Exercise material START

== alpha ==
## axi_gpio_expanded
module axi_gpio_expanded
#(
    parameter C_ALL_INPUTS        = 0,             
    parameter C_ALL_OUTPUTS       = 0,             
    parameter C_GPIO_WIDTH        = 32,            
    parameter C_DOUT_DEFAULT      = 32'h00000000,  
    parameter C_TRI_DEFAULT       = 32'hFFFFFFFF,  
    parameter C_IS_DUAL           = 1,             
    parameter C_ALL_INPUTS_2      = 0,             
    parameter C_ALL_OUTPUTS_2     = 0,             
    parameter C_GPIO2_WIDTH       = 32,            
    parameter C_DOUT_DEFAULT_2    = 32'h00000000,  
    parameter C_TRI_DEFAULT_2     = 32'hFFFFFFFF,  
    parameter C_INTERRUPT_PRESENT = 1              
)
(
    input logic ACLK,     
    input logic ARESETn,  
    input  logic              [8:2] AWADDR,    
    input  logic              [2:0] AWPROT,    
    input  logic                    AWVALID,   
    output logic                    AWREADY,   
    input  logic             [31:0] WDATA,   
    input  logic              [3:0] WSTRB,   
    input  logic                    WVALID,  
    output logic                    WREADY,  
    output logic              [1:0] BRESP,   
    output logic                    BVALID,  
    input  logic                    BREADY,  
    input  logic              [8:2] ARADDR,    
    input  logic              [2:0] ARPROT,    
    input  logic                    ARVALID,   
    output logic                    ARREADY,   
    output logic             [31:0] RDATA,   
    output logic              [1:0] RRESP,   
    output logic                    RVALID,  
    input  logic                    RREADY,  
    output logic ip2intc_irpt,                    
    input  logic  [C_GPIO_WIDTH-1:0] gpio_io_i,   
    output logic  [C_GPIO_WIDTH-1:0] gpio_io_o,   
    output logic  [C_GPIO_WIDTH-1:0] gpio_io_t,   
    input  logic [C_GPIO2_WIDTH-1:0] gpio2_io_i,  
    output logic [C_GPIO2_WIDTH-1:0] gpio2_io_o,  
    output logic [C_GPIO2_WIDTH-1:0] gpio2_io_t   
);
For scale: about 11000 um2 of cells after synthesis.
make LEC_CHECK=0 CAP_MARGIN=20 CORE_MARGIN=2 CORE_UTILIZATION=63 CTS_CLUSTER_SIZE=33 HOLD_SLACK_MARGIN=0.29 SETUP_SLACK_MARGIN=-0.13 SLEW_MARGIN=20 finish   # period 1.69 ns
run.sh (not shown) runs the stock make flow with config.mk's settings and CLKGATE_MAP_FILE=.
Run status, alpha: aborted in global routing (5_1_grt), error GRT-0232
## Diff of input files: beta against alpha
-- flow/config.mk --
<<< alpha, line 9
export CORE_MARGIN = 2
export CORE_UTILIZATION = 63
export CTS_CLUSTER_SIZE = 33
export HOLD_SLACK_MARGIN = 0.29
export SETUP_SLACK_MARGIN = -0.13
export SLEW_MARGIN = 20
>>> beta, line 9
export CORE_MARGIN = 2
export CORE_UTILIZATION = 63
export HOLD_SLACK_MARGIN = -0.09
export SETUP_SLACK_MARGIN = -0.13
export SLEW_MARGIN = 20
export TNS_END_PERCENT = 5
[summary]
alpha and beta: no clean run
No crash in beta: every stage finished, but the layout fails its final checks due to setup timing.
alpha did not finish: a tool error stopped it during global routing (5_1_grt).
beta -> alpha: die area delta 0, exact match
Diff alpha..beta | post-synthesis cell type count | unchanged
Compared alpha against beta; cell count listed in synth_stat.txt within noise.
As far as clock sink total goes, alpha and beta are indistinguishable; the numbers are identical.
Comparing alpha and beta, the higher hold buffer count at cts was measured on alpha.
From alpha to beta the numbers moved as follows: number of synthesized register bits shows no meaningful change, area of the synthesized netlist per yosys stat neither gained nor lost much, number of enable-type register cells in the synthesized netlist flat.
What gamma does differently from beta at the input level:
-- flow/config.mk --
<<< beta, line 8
export CAP_MARGIN = 20
export CORE_MARGIN = 2
export CORE_UTILIZATION = 63
export HOLD_SLACK_MARGIN = -0.09
export SETUP_SLACK_MARGIN = -0.13
export SLEW_MARGIN = 20
export TNS_END_PERCENT = 5
>>> gamma, line 8
export CAP_MARGIN = 20
export CORE_MARGIN = 2
export CORE_UTILIZATION = 40
export SLEW_MARGIN = 20
==> flow/constraint.sdc <==
create_clock -name core_clock -period 5.28 [get_ports {ACLK}]
set_input_delay 1.0560 -clock core_clock [delete_from_list [all_inputs] [get_ports {ACLK}]]
set_output_delay 1.0560 -clock core_clock [all_outputs]
set_load 0.01 [all_outputs]
### Flow results
- gamma finished every step from synthesis to the final layout, and the layout passed the timing, DRC and antenna checks.
- gamma vs. beta: wire length down about 28%; layout overhead on the synthesized area fell 6.8 points.
- Max global routing usage summed across all routing layers across gamma and beta: beta
- Of gamma and beta, the higher standard-cell row count belongs to gamma.
- Number of setup violations in the final report (gamma over beta): decrease, 236
Input changes introduced in delta (baseline for comparison: gamma):
-- flow/config.mk --
<<< gamma, line 9
export CORE_MARGIN = 2
export CORE_UTILIZATION = 40
export SLEW_MARGIN = 20
>>> delta, line 9
export CORE_MARGIN = 2
export CORE_UTILIZATION = 40
export SETUP_SLACK_MARGIN = 0.44
export SLEW_MARGIN = 20
==> flow/constraint.sdc <==
create_clock -name core_clock -period 3.04 [get_ports {ACLK}]
set_input_delay 0.6080 -clock core_clock [delete_from_list [all_inputs] [get_ports {ACLK}]]
set_output_delay 0.6080 -clock core_clock [all_outputs]
set_load 0.01 [all_outputs]
[summary]
- delta drops more vias than gamma.
- Share of the final layout cell area in sequential cells in delta vs gamma: down 0.40 points
- In delta relative to gamma, clock distribution power had gone up by more than half.
- ~same average routed wire per standard cell in delta and gamma
- Looking at delta and gamma, the slew at the pin closest to its max-slew limit is a wash.
- Going from gamma to delta, overall routing resource usage climbed 0.22 points; power climbed 0.0037 W; power share of the sequential group dropped 0.9 points; proportion of power drawn by combinational gates climbed 0.2 points.
- Of the two values seen for uppermost layer routed, met5 was produced by delta and met4 by gamma.
Power is estimated from default activity; no workload was simulated.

Exercise material END

Instructions for the task:
Scanning the data above, count the lines in which the string "higher" occurs and state only the count.

Result for this exercise:
2